Van baarzen  en plutonium Beeld * Tekst * Uitleg * Leven * Thuis
Foto Taco Anema 11 K Toen ik vorige week op een werf bij de oude markthallen in Amsterdam mijn bootje stond te teren, kwamen twee baarzen op de helling kijken. Ze scharrelden wat rond, hun rugvin boven het water, en vertrokken weer. Ik was als een kind zo blij. Vroeger ving ik ze op ons dorp, nu zag ik ze voor het eerst in de grote stad.

‘Twee maar?’ zei de eigenaar van de werf, ‘Tot voor kort zag het water hier ’s zomers iedere avond zwart van de vissen! En een kabaal dat ze maakten! Van pure opwinding sloegen ze hun staarten tegen de boten! Er kwam altijd een reiger op af, Japie. En de kat ving vis als een beer in Canada. Het is over en uit. Het water waarmee jullie de onderkant van je bootje schoonspuiten was volgens de milieuambtenaren chemisch. Slecht voor de vissen. Ik heb een goot in de helling moeten aanleggen waarin het met alle mossels en algen verdwijnt. Die twee visjes die jij hebt gezien, zijn de domoren die niet willen begrijpen dat er hier voor hun eigen bestwil niets meer te halen valt.
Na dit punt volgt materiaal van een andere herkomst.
<file path="config.mk">
export PLATFORM = sky130hd
export DESIGN_NAME = pixel_color_space_converter
export DESIGN_NICKNAME = d
export VERILOG_FILES = /design/src/logic/csc_pkg.sv /design/src/logic/pixel_color_space_converter.sv
export SDC_FILE = /design/constraint.sdc
export NUM_CORES = 2
export LEC_CHECK = 0
export BUFFER_PORTS_ARGS = -buffer_cell sky130_fd_sc_hd__buf_2
export CORE_UTILIZATION = 50
export DETAILED_ROUTE_END_ITERATION = 16
export GPL_TIMING_DRIVEN = 0
export PLACE_DENSITY = 0.74
export SLEW_MARGIN = 20
export SYNTH_ARGS = -nofsm -noshare
export SYNTH_HDL_FRONTEND = slang
export SYNTH_SLANG_ARGS = --single-unit
</file>
<file path="constraint.sdc">
create_clock -name i_clk -period 10.94 [get_ports i_clk]
set_input_delay 2.188 -clock i_clk [delete_from_list [all_inputs] [get_ports i_clk]]
set_output_delay 2.188 -clock i_clk [all_outputs]
set_load 0.02 [all_outputs]
</file>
Maar het valt nogal mee. Het spoelwater en de mossels zijn geanalyseerd en de goot zou wel weer dicht mogen. Maar ik blijf niet bezig. Ik ben geen jojo.’

Dat verhaal maakte me duidelijk wat ik tegen Saris’ column ‘Plutonium de wereld uit, om te beginnen uit Nederland’ had.

Saris was een atoom- en molecuulfysicus die mooi sprak en schreef over wetenschap. Hij voelde voor kunst. Nu bedrijft hij bij het ECN politiek. In zijn eerste column op deze plaats schreef hij dat hij met Wijers mee naar China was. In de tweede dat hij hoopte dat ‘onze minister’ zijn best zou doen de kerncentrale in Borssele open te houden om er het plutonium te transmuteren dat ‘de Fransen’ naar Nederland zullen terugsturen. Onze minister? Of Saris’ broodheer? De Fransen? Of dat ene clubje, dat in het geniep grote bommen in de Stille Zuidzee test en en passant een kleintje tegen de geteerde huid van een Greenpeace-bootje legt? Saris kiest zijn woorden minder zuiver dan ik van hem gewend was.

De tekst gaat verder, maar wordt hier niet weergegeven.